What Rough Beast | Poem for December 29, 2017

Amy Gordon
Not Sleeping

In what we call the small hours of the morning
I ask the green darkness produced by the radio
alarm clock why I can’t sleep. There is no answer.
I go into the living room to read Haruki Murakami’s
The Wind-up Bird Chronicle, the most wonderful
and strange book I have read in a long time. Coming
to the chapter where the narrator is at the bottom
of a well, I learn that when you look up at the sky
during the day when you are in the bottom of a well
you can see the stars. That is 100% interesting,
and also perhaps there is a kernel of hope
in the idea that the stars are always with us,
like ghosts, so even when we can no longer see
the people we love, they speak to us. I put the book
aside, turn on the computer.
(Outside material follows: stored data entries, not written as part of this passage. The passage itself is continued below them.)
===== src/rtl/cr_pack_pkg.sv =====
package cr_pack_pkg;

    typedef enum logic [1:0] {
        ST_IDLE = 2'd0,
        ST_EVAL = 2'd1,
        ST_DONE = 2'd2
    } pack_state_e;

endpackage


===== src/rtl/cr_field_select.sv =====
module cr_field_select #(
    parameter int NFIELDS = 8,
    parameter int FIELD_W = 4,
    localparam int SEL_W  = $clog2(NFIELDS),
    localparam int CR_W   = NFIELDS * FIELD_W
) (
    input  logic [CR_W-1:0]    cr_i,
    input  logic [SEL_W-1:0]   sel_i,
    output logic [FIELD_W-1:0] bits_o   // bits_o[j] = field bit j (first bit is most significant)
);
    logic [FIELD_W-1:0] fields [NFIELDS];

    for (genvar f = 0; f < NFIELDS; f++) begin : g_field
        for (genvar j = 0; j < FIELD_W; j++) begin : g_bit
            assign fields[f][j] = cr_i[CR_W-1-f*FIELD_W-j];
        end
    end

    assign bits_o = fields[sel_i];
endmodule


===== src/rtl/cr_term_reduce.sv =====
module cr_term_reduce #(
    parameter int FIELD_W = 4
) (
    input  logic [FIELD_W-1:0] bits_i,
    input  logic [FIELD_W-1:0] mask_i,
    input  logic [FIELD_W-1:0] mode_i,
    input  logic               or_sel_i,
    output logic               res_o
);
    logic [FIELD_W-1:0] terms;

    for (genvar j = 0; j < FIELD_W; j++) begin : g_term
        assign terms[j] = mask_i[j] & ~(mode_i[j] ^ bits_i[j]);
    end

    assign res_o = or_sel_i ? (|terms) : (&terms);
endmodule


===== src/rtl/cr_pack_place.sv =====
module cr_pack_place #(
    parameter int VL_W   = 4,
    parameter int OFF_W  = 3,
    parameter int REG_AW = 5
) (
    input  logic [VL_W-1:0]   idx_i,
    input  logic [VL_W-1:0]   vl_i,
    input  logic [1:0]        code_i,
    input  logic              dvec_i,
    input  logic [REG_AW-1:0] base_i,
    output logic [OFF_W-1:0]  off_o,
    output logic              close_o,
    output logic              last_o,
    output logic [REG_AW-1:0] addr_o
);
    logic [VL_W-1:0] grp_mask;
    logic [VL_W-1:0] in_grp;
    logic [VL_W-1:0] grp_num;

    always_comb begin
        grp_mask = VL_W'((4'b1 << code_i) - 4'b1);
        in_grp   = idx_i & grp_mask;
        grp_num  = idx_i >> code_i;
        last_o   = (idx_i == vl_i - VL_W'(1));
        off_o    = dvec_i ? OFF_W'(in_grp) : OFF_W'(idx_i);
        close_o  = last_o | (dvec_i & (in_grp == grp_mask));
        addr_o   = dvec_i ? base_i + REG_AW'(grp_num) : base_i;
    end
endmodule


===== src/rtl/cr_pack_engine.sv =====
module cr_pack_engine
    import cr_pack_pkg::*;
#(
    parameter int NFIELDS = 8,
    parameter int FIELD_W = 4,
    parameter int XLEN    = 64,
    parameter int REG_AW  = 5,
    parameter int MAX_VL  = 8,
    localparam int SEL_W  = $clog2(NFIELDS),
    localparam int CR_W   = NFIELDS * FIELD_W,
    localparam int VL_W   = $clog2(MAX_VL) + 1,
    localparam int OFF_W  = $clog2(MAX_VL)
) (
    input  logic              clk,
    input  logic              rst_n,
    input  logic              start_i,
    input  logic [VL_W-1:0]   vl_i,
    input  logic [FIELD_W-1:0] mask_i,
    input  logic [FIELD_W-1:0] mode_i,
    input  logic              or_sel_i,
    input  logic [SEL_W-1:0]  src_fld_i,
    input  logic              src_vec_i,
    input  logic [REG_AW-1:0] dst_reg_i,
    input  logic              dst_vec_i,
    input  logic [1:0]        pack_code_i,
    input  logic [CR_W-1:0]   cr_i,
    output logic              wr_en_o,
    output logic [REG_AW-1:0] wr_addr_o,
    output logic [XLEN-1:0]   wr_data_o,
    output logic              busy_o,
    output logic              done_o
);
    pack_state_e state_q, state_d;

    logic [VL_W-1:0]    idx_q;
    logic [VL_W-1:0]    vl_q;
    logic [FIELD_W-1:0] mask_q;
    logic [FIELD_W-1:0] mode_q;
    logic               or_q;
    logic [SEL_W-1:0]   src_q;
    logic               svec_q;
    logic [REG_AW-1:0]  dst_q;
    logic               dvec_q;
    logic [1:0]         code_q;
    logic [XLEN-1:0]    acc_q;

    logic [VL_W-1:0]    vl_clamp;
    logic               accept;
    logic [SEL_W-1:0]   fld_sel;
    logic [FIELD_W-1:0] fld_bits;
    logic               res_bit;
    logic [OFF_W-1:0]   bit_off;
    logic               grp_close;
    logic               elem_last;
    logic [REG_AW-1:0]  grp_addr;
    logic [XLEN-1:0]    acc_next;

    assign vl_clamp = (vl_i > VL_W'(MAX_VL)) ? VL_W'(MAX_VL) : vl_i;
    assign accept   = (state_q == ST_IDLE) && start_i;
    assign fld_sel  = svec_q ? src_q + SEL_W'(idx_q) : src_q;

    cr_field_select #(
        .NFIELDS (NFIELDS),
        .FIELD_W (FIELD_W)
    ) u_sel (
        .cr_i   (cr_i),
        .sel_i  (fld_sel),
        .bits_o (fld_bits)
    );

    cr_term_reduce #(
        .FIELD_W (FIELD_W)
    ) u_reduce (
        .bits_i   (fld_bits),
        .mask_i   (mask_q),
        .mode_i   (mode_q),
        .or_sel_i (or_q),
        .res_o    (res_bit)
    );

    cr_pack_place #(
        .VL_W   (VL_W),
        .OFF_W  (OFF_W),
        .REG_AW (REG_AW)
    ) u_place (
        .idx_i   (idx_q),
        .vl_i    (vl_q),
        .code_i  (code_q),
        .dvec_i  (dvec_q),
        .base_i  (dst_q),
        .off_o   (bit_off),
        .close_o (grp_close),
        .last_o  (elem_last),
        .addr_o  (grp_addr)
    );

    assign acc_next = acc_q | (XLEN'(res_bit) << bit_off);

    // state register
    always_ff @(posedge clk or negedge rst_n) begin
        if (!rst_n) state_q <= ST_IDLE;
        else        state_q <= state_d;
    end

    // transitions
    always_comb begin
        state_d = state_q;
        unique case (state_q)
            ST_IDLE: if (start_i) state_d = (vl_clamp == '0) ? ST_DONE : ST_EVAL;
            ST_EVAL: if (elem_last) state_d = ST_DONE;
            ST_DONE: state_d = ST_IDLE;
            default: state_d = ST_IDLE;
        endcase
    end

    // command latch, accumulator and write port
    always_ff @(posedge clk or negedge rst_n) begin
        if (!rst_n) begin
            idx_q     <= '0;
            vl_q      <= '0;
            mask_q    <= '0;
            mode_q    <= '0;
            or_q      <= 1'b0;
            src_q     <= '0;
            svec_q    <= 1'b0;
            dst_q     <= '0;
            dvec_q    <= 1'b0;
            code_q    <= '0;
            acc_q     <= '0;
            wr_en_o   <= 1'b0;
            wr_addr_o <= '0;
            wr_data_o <= '0;
        end else begin
            wr_en_o <= 1'b0;
            if (accept) begin
                idx_q  <= '0;
                vl_q   <= vl_clamp;
                mask_q <= mask_i;
                mode_q <= mode_i;
                or_q   <= or_sel_i;
                src_q  <= src_fld_i;
                svec_q <= src_vec_i;
                dst_q  <= dst_reg_i;
                dvec_q <= dst_vec_i;
                code_q <= pack_code_i;
                acc_q  <= '0;
            end else if (state_q == ST_EVAL) begin
                idx_q <= idx_q + VL_W'(1);
                if (grp_close) begin
                    wr_en_o   <= 1'b1;
                    wr_addr_o <= grp_addr;
                    wr_data_o <= acc_next;
                    acc_q     <= '0;
                end else begin
                    acc_q <= acc_next;
                end
            end
        end
    end

    assign busy_o = (state_q != ST_IDLE);
    assign done_o = (state_q == ST_DONE);
endmodule


===== config.mk =====
export PLATFORM = sky130hd
export DESIGN_NAME = cr_pack_engine
export DESIGN_NICKNAME = d
export VERILOG_FILES = /design/src/rtl/cr_pack_pkg.sv /design/src/rtl/cr_field_select.sv /design/src/rtl/cr_term_reduce.sv /design/src/rtl/cr_pack_place.sv /design/src/rtl/cr_pack_engine.sv
export SDC_FILE = /design/constraint.sdc
export NUM_CORES = 1
export LEC_CHECK = 0
export BUFFER_PORTS_ARGS = -buffer_cell sky130_fd_sc_hd__buf_2
export CAP_MARGIN = 10
export CELL_PAD_IN_SITES_DETAIL_PLACEMENT = 1
export CELL_PAD_IN_SITES_GLOBAL_PLACEMENT = 1
export CORE_MARGIN = 8
export CORE_UTILIZATION = 40
export CTS_BUF_LIST = sky130_fd_sc_hd__clkbuf_4 sky130_fd_sc_hd__clkbuf_8
export DETAILED_ROUTE_END_ITERATION = 6
export PLACE_DENSITY = 0.95
export SYNTH_ARGS = -nofsm -noshare
export SYNTH_HDL_FRONTEND = slang
export SYNTH_SLANG_ARGS = --single-unit

===== constraint.sdc =====
create_clock -name clk -period 4.5 [get_ports clk]
set_clock_uncertainty 0.15 [all_clocks]
set_input_delay 0.45 -clock clk [delete_from_list [all_inputs] [get_ports clk]]
set_output_delay 0.45 -clock clk [all_outputs]
set_load 0.005 [all_outputs]

==> flow_metrics.tcl, run 1 <==
set metrics [dict create \
    status "completed" \
    grt_util_all_layers 0.156 \
    drive_above_1_share 0.196 \
    wl_met3_um 718 \
    totalNegativeSetupSlack_ns 0 \
    area_growth_pct 9.85 \
    grt_overflow_total 0 \
    cts_setup_buffers 0 \
    port_buffers 75 \
    powerDensity_mw_per_mm2 711 \
    slew_headroom 0.461 \
    nets 538 \
    criticalPathCategory "reg2reg" \
    synth.top_cells.by_area "dfrtp_1, buf_4, nand2_1, mux2i_1, o21ai_1" \
    dieArea_mm2 0.0119 \
    fmax_mhz 291 \
    clk_latency_ns 0.32 \
    synth-seq-area-share 0.381 \
    m1WireLength_um 3790 \
    drv_cap 0 \
    crit_path_end_kind "register" \
    syn_area_mm2 0.00348 \
    ys_types 50 \
    ios 132 \
    rows 34 \
    die_h_um 109 \
    cts_buffers 5 \
    power_leakage_uw 0.00198 \
    yosys_warnings 0 \
    start_util 0.405 \
    fp.coreArea_mm2 0.00859 \
    hold_violations 0 \
    grt_pass1_wl_um 15300 \
    clkSinkCount 53 \
    top_layer_used "met4" \
    cts_max_level 2 \
    synth.top_cell.area_share 0.381 \
    synth.top_cells.by_count "nand2_1, buf_4, dfrtp_1" \
    cp_data_arrival_time_ns 3.47 \
    grt_max_degree 54 \
    cts_resized 0 \
    post_synth.cell_area_avg_um2 8.66 \
    die_w_um 109 \
    grt_pass1_vias 3170 \
    holdBufCountCts 0 \
    timing.rr.start "idx_q[1]" \
    gp_congestion 0.847 \
    synth-seq-cells 53 \
    total_power_uw 2720 \
    num_antenna_cells 0 \
    antenna_found_initial 0 \
    cp_data_required_time_ns 4.54 \
    postLayoutCoreUtil 0.445 \
    first_pass_iters 4 \
    finalMaxSlewViolations 0 \
    routedWlPerCell_um 16.1 \
    setup_violations 0 \
    path_clk_slew_ns 0.11 \
    timing.final.crit_share 0.763 \
    rrSetupSlack_ns 1.07 \
    synth_top_cell_by_area "dfrtp_1" \
    drc_errors 0 \
    synth_most_common_cell "nand2_1" \
    clockBufferDepth 2 \
    finalInstanceArea_mm2 0.00382 \
    drt_wl_total_um 9280 \
    period_minus_slack_ns 3.43 \
    worstSetupStartpointType "register" \
    timing.rr.end "acc_q[0]" \
    place_area_mm2 0.00373 \
    startpoint "idx_q[1]" \
    drtIter0Drc 100 \
    root_buffer "clkbuf_8" \
    synth-edff-count 0 \
    rsz0062_at_grt "false" \
    worstMarginPinSlew_ns 0.806 \
    cp_max_fo 9 \
    ant_nets 0 \
    route.met2.wl_um 4700 \
    dp_hpwl_um 7380 \
    reg2reg_depth 10 \
    vias_per_cell 4.93 \
    num_vias 2848 \
    synth_top_flop_cell "dfrtp_1" \
    cts_tree "yes" \
    peakVddDrop_mv 0.275 \
    synth_async_sr_flop_share 1.00 \
    synthCells 402 \
    holdCritPathClass "in2async" \
]
final cells by class:
class | count | area, um^2
Inverter | 17 | 63.8
Clock inverter | 3 | 26.3
Clock buffer | 5 | 68.8
Multi-Input combinational cell | 315 | 1810
Sequential cell | 53 | 1330
Fill cell | 1072 | 4770
Tap cell | 108 | 135
Timing Repair Buffer | 77 | 390
worst max-delay path: stages, from the launching register on:
cell	delay (ns)
dfrtp_1	0.55
inv_1	0.16
fa_1	0.49
xnor3_1	0.32
o22ai_1	0.13
a32oi_1	0.36
nand2_1	0.14
xor2_1	0.18
a32o_1	0.26
o211ai_2	0.39
o21ai_1	0.16
layer usage:
layer  vias to the layer above  GRT usage
li1                       1371          -
met1                      1370      0.185
met2                        99      0.285
met3                         8     0.0334
met4                         0     0.0289
met5                         -          0
stage by stage:
stage | setup WS [ns] | instances | hold slack [ns]
floorplan | 1.49 | 457 | 0.00441
global placement | 1.33 | 570 | 0.309
detailed placement | 1.14 | 570 | 0.332
CTS | 1.11 | 578 | 0.127
global route | 0.860 | 578 | 0.161
finish | 1.07 | 578 | 0.0929
layout by cell type, fill, tap and decap left out, types with 7 or more instances in the layout:
| cell | count |
|---|---|
| dfrtp_1 | 53 |
| nor2b_1 | 7 |
| mux2i_1 | 21 |
| inv_1 | 16 |
| conb_1 | 56 |
| buf_2 | 75 |
| ha_1 | 7 |
| o21ai_0 | 18 |
| nand2_1 | 102 |
| o21ai_1 | 21 |
| nor2_1 | 7 |
| xnor2_1 | 9 |
registers in the layout, indices dropped and copies added, names as in the netlist:
register and count:
mask_q 4, mode_q 4, svec_q 1, vl_q 4
idx_q 4, state_q 2, wr_addr_o 5, dst_q 5
wr_en_o 1, dvec_q 1, acc_q 8, or_q 1
src_q 3, code_q 2, wr_data_o 8
logic make-up (layout without fill, tap and decap cells):
logic type | count (synthesis) | count (layout) | share of synthesized area
AO/OA/AOI/OAI | 76 | 76 | 0.148
XOR/XNOR | 12 | 12 | 0.0341
adder cells (fa/ha/maj) | 9 | 9 | 0.0367
buffers and inverters | 89 | 102 | 0.157
flip-flops | 53 | 53 | 0.381
multiplexers | 23 | 23 | 0.0711
other | 1 | 56 | 0.00108
AND/OR/NAND/NOR | 139 | 139 | 0.171
worst max path at each step:
| stage | slack, ns | to | cells after the start |
|---|---|---|---|
| 4_1_cts | 1.11 | acc_q[0] | 10 |
| 3_5_place_dp | 1.14 | acc_q[0] | 11 |
| 5_1_grt | 0.86 | acc_q[0] | 11 |
| 2_1_floorplan | 1.49 | acc_q[0] | 11 |
| 6_report | 1.07 | acc_q[0] | 10 |
| 3_3_place_gp | 1.33 | wr_data_o[4] | 10 |
where the power goes:
| part | internal (uW) | switching [uW] | total [uW] |
|---|---|---|---|
| clock network | 113 | 170 | 283 |
| registers | 665 | 218 | 883 |
| logic | 637 | 918 | 1550 |
Note: power is estimated with default switching activity, not from simulation.
==> run 2, diff against run 1 <==
--- a/config.mk
+++ b/config.mk
@@ -10,10 +10,10 @@
 export CELL_PAD_IN_SITES_DETAIL_PLACEMENT = 1
 export CELL_PAD_IN_SITES_GLOBAL_PLACEMENT = 1
 export CORE_MARGIN = 8
-export CORE_UTILIZATION = 40
+export CORE_UTILIZATION = 37
 export CTS_BUF_LIST = sky130_fd_sc_hd__clkbuf_4 sky130_fd_sc_hd__clkbuf_8
 export DETAILED_ROUTE_END_ITERATION = 6
-export PLACE_DENSITY = 0.95
+export PLACE_DENSITY = 0.9
 export SYNTH_ARGS = -nofsm -noshare
 export SYNTH_HDL_FRONTEND = slang
 export SYNTH_SLANG_ARGS = --single-unit
==> constraint.sdc (replaced) <==
create_clock -name clk -period 3.5 [get_ports clk]
set_clock_uncertainty 0.15 [all_clocks]
set_input_delay 0.35 -clock clk [delete_from_list [all_inputs] [get_ports clk]]
set_output_delay 0.35 -clock clk [all_outputs]
set_load 0.005 [all_outputs]
==> run 2 against run 1 <==
- the flow now finishes with violations (negative hold slack)
- count of clock-buffer cells in the layout did not move
- utilization fell by 2.7 points
- cell count rose by 0.87%
- critical path type unchanged
- via count rose by 1.8%
- register-to-register slack got worse by 0.89 ns
- sequential power rose by 27%
- global-route usage barely moved
- critical path depth did not move
- clock power rose by 31%
==> flow_metrics.tcl, run 2 (same netlist as run 1, synthesis figures left out) <==
set metrics [dict create \
    path_clk_slew_ns 0.11 \
    p_sw_uw 1730 \
    fin_cells 583 \
    cts_setup_buffers 0 \
    clkSinkCount 53 \
    routedWlPerCell_um 17.0 \
    cts_tree "yes" \
    seq_power_share 0.315 \
    gp_congestion 0.833 \
    fillers 1139 \
    dp_hpwl_um 8040 \
    dp_cells 575 \
    slew_headroom 0.433 \
    port_buffers 75 \
    grt_overflow_total 0 \
    num_antenna_cells 0 \
    finalMaxSlewViolations 0 \
    vias_per_cell 4.97 \
    finalHoldWorstSlack_ns -0.0160 \
    swShare 0.484 \
    root_buffer "clkbuf_8" \
    p_int_uw 1840 \
    clockBufferDepth 2 \
    grt_util_all_layers 0.156 \
    postLayoutCoreUtil 0.418 \
    holdBufCountCts 0 \
    crit_path_end_kind "register" \
    period_minus_slack_ns 3.33 \
    clkPwrFrac 0.104 \
    criticalPathCategory "reg2reg" \
    hold_violations 38 \
    fp.coreArea_mm2 0.00920 \
    die_w_um 113 \
    antenna_found_initial 0 \
    num_vias 2900 \
    rrSetupSlack_ns 0.17 \
    drt_wl_total_um 9910 \
    rows 35 \
    rsz0062_at_grt "true" \
    drtIter0Drc 135 \
    first_pass_iters 4 \
    worstSetupStartpointType "register" \
    reg2reg_depth 10 \
    cp_max_fo 9 \
    nets 540 \
    setup_violations 0 \
    start_util 0.379 \
    clk_latency_ns 0.32 \
    grt_pass1_wl_um 16500 \
    grt_max_degree 40 \
    fmax_mhz 301 \
    violations "negative hold slack" \
    most-common-layout-cells "nand2_1, buf_2, conb_1" \
    multi_input_area_mm2 0.00181 \
    area_growth_pct 10.4 \
    startpoint "idx_q[1]" \
    power_leakage_uw 0.00199 \
    total_power_uw 3560 \
    worstMarginPinSlew_ns 0.851 \
    drv_cap 0 \
    reg.largest.list "acc_q (8), wr_data_o (8)" \
    die_h_um 113 \
    seqCellArea_mm2 0.00133 \
    drive_above_1_share 0.199 \
    powerDensity_mw_per_mm2 927 \
    timing.rr.end "acc_q[2]" \
    comb_power_share 0.581 \
    cts_max_level 2 \
    cp_data_required_time_ns 3.55 \
    cp_data_arrival_time_ns 3.38 \
    timing.final.crit_share 0.951 \
    ios 132 \
    dieArea_mm2 0.0128 \
    timing.rr.start "idx_q[1]" \
    ant_nets 0 \
    status "finished with violations" \
    drc_errors 0 \
    cts_buffers 5 \
    grt_pass1_vias 3255 \
    peakVddDrop_mv 0.321 \
    layout_commonest_cell "nand2_1" \
    holdCritPathClass "in2async" \
]
## run 2: changes by cell type in the layout (fill, tap and decap cells not counted), sizes merged
cell	change
buf	+2
## run 2: critical path, stage by stage, from the launching register on
cell	delay (ns)
dfrtp_1	0.53
inv_1	0.16
fa_1	0.49
xnor3_1	0.26
a32o_1	0.33
a32oi_1	0.27
nand3_1	0.12
nand3b_1	0.17
nand3_1	0.19
o211ai_2	0.40
o21ai_1	0.15
## run 2: metrics by stage
| step | setup slack, ns | TNS, ns | instance area, um^2 |
|---|---|---|---|
| 3_3_place_gp | 0.387 | 0 | 3750 |
| 3_5_place_dp | 0.192 | 0 | 3750 |
| 4_1_cts | 0.154 | 0 | 3840 |
| 2_1_floorplan | 0.485 | 0 | 3690 |
| 6_report | 0.173 | 0 | 3840 |
| 5_1_grt | -0.0201 | -0.0284 | 3840 |
## run 2: power groups by stage
stage          Combinational, uW  Clock [uW]  Sequential, uW
5_1_grt                     2310         402            1160
6_report                    2070         370            1120
3_3_place_gp                1920           0            1100
4_1_cts                     2090         380            1120
2_1_floorplan               1650           0             997
3_5_place_dp                2070           0            1130
## run 2: what timing repair did
item                       in CTS  in global routing
setup endpoints to repair       0                  3
hold endpoints to repair        0                  0
gates resized for setup         0                  0
## run 2: how the worst max path moves through the flow
stage          cells past startpoint  slack [ns]      endpoint
6_report                          10        0.17      acc_q[2]
5_1_grt                           10       -0.02      acc_q[2]
4_1_cts                           10        0.15  wr_data_o[4]
3_5_place_dp                      10        0.19  wr_data_o[4]
3_3_place_gp                      10        0.39  wr_data_o[6]
2_1_floorplan                     11        0.49      acc_q[0]
## run 2: metal layers
metal / track usage / routed length, um / vias to the layer above
met3: 0.0394 / 582 / 11
met1: 0.169 / 4010 / 1404
met5: 0 / 0 / -
met2: 0.295 / 5200 / 100
li1: - / - / 1385
met4: 0.0364 / 121 / 0
## run 2: area by class of cell
| cell class | instances | area share |
|---|---|---|
| timing repair buffer | 79 | 0.105 |
| inverter | 17 | 0.0166 |
| multi-input combinational | 315 | 0.472 |
| tap | 111 | 0.0361 |
| clock buffer | 5 | 0.0179 |
| sequential | 53 | 0.345 |
| clock inverter | 3 | 0.00684 |
==> run 3, diff against run 2 <==
--- a/config.mk
+++ b/config.mk
@@ -13,7 +13,9 @@
 export CORE_UTILIZATION = 37
 export CTS_BUF_LIST = sky130_fd_sc_hd__clkbuf_4 sky130_fd_sc_hd__clkbuf_8
 export DETAILED_ROUTE_END_ITERATION = 6
-export PLACE_DENSITY = 0.9
+export PLACE_DENSITY_LB_ADDON = 0.1
+export SETUP_SLACK_MARGIN = 0.3
+export SKIP_LAST_GASP = 1
 export SYNTH_ARGS = -nofsm -noshare
 export SYNTH_HDL_FRONTEND = slang
 export SYNTH_SLANG_ARGS = --single-unit
==> run 3 against run 2 <==
- the flow still finishes with violations (negative hold slack)
- hold slack gained 0.0060 ns
- register-to-register slack improved by 0.29 ns
- power increased by 4.5%
- global-route usage decreased by 0.59 points
- cell count up 0.69%
- utilization grew 1.3 points
- critical path type unchanged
Its blue light enters
my eyes as I turn to the New York Times home page.
Why would I do that? Why the need to know the next
vile thing? Electrons, electromagnetic, small things
they call tweets are vibrating throughout our world,
keeping me from sleep. I need to step into the forest,
to lie down in green darkness where I can see stars
caught between leaves. It will be night. Real night.

 

Amy Gordon is the author of numerous books for young readers, including When JFK Was My Father (Houghton Mifflin, 1999) and Painting the Rainbow (Holiday House, 2014), both works of historical fiction haunted by helpful ghosts. Her poems have appeared in The Massachusetts Review, Aurorean, Plum, and the anthology Poems in the Aftermath (Indolent Books, 2018).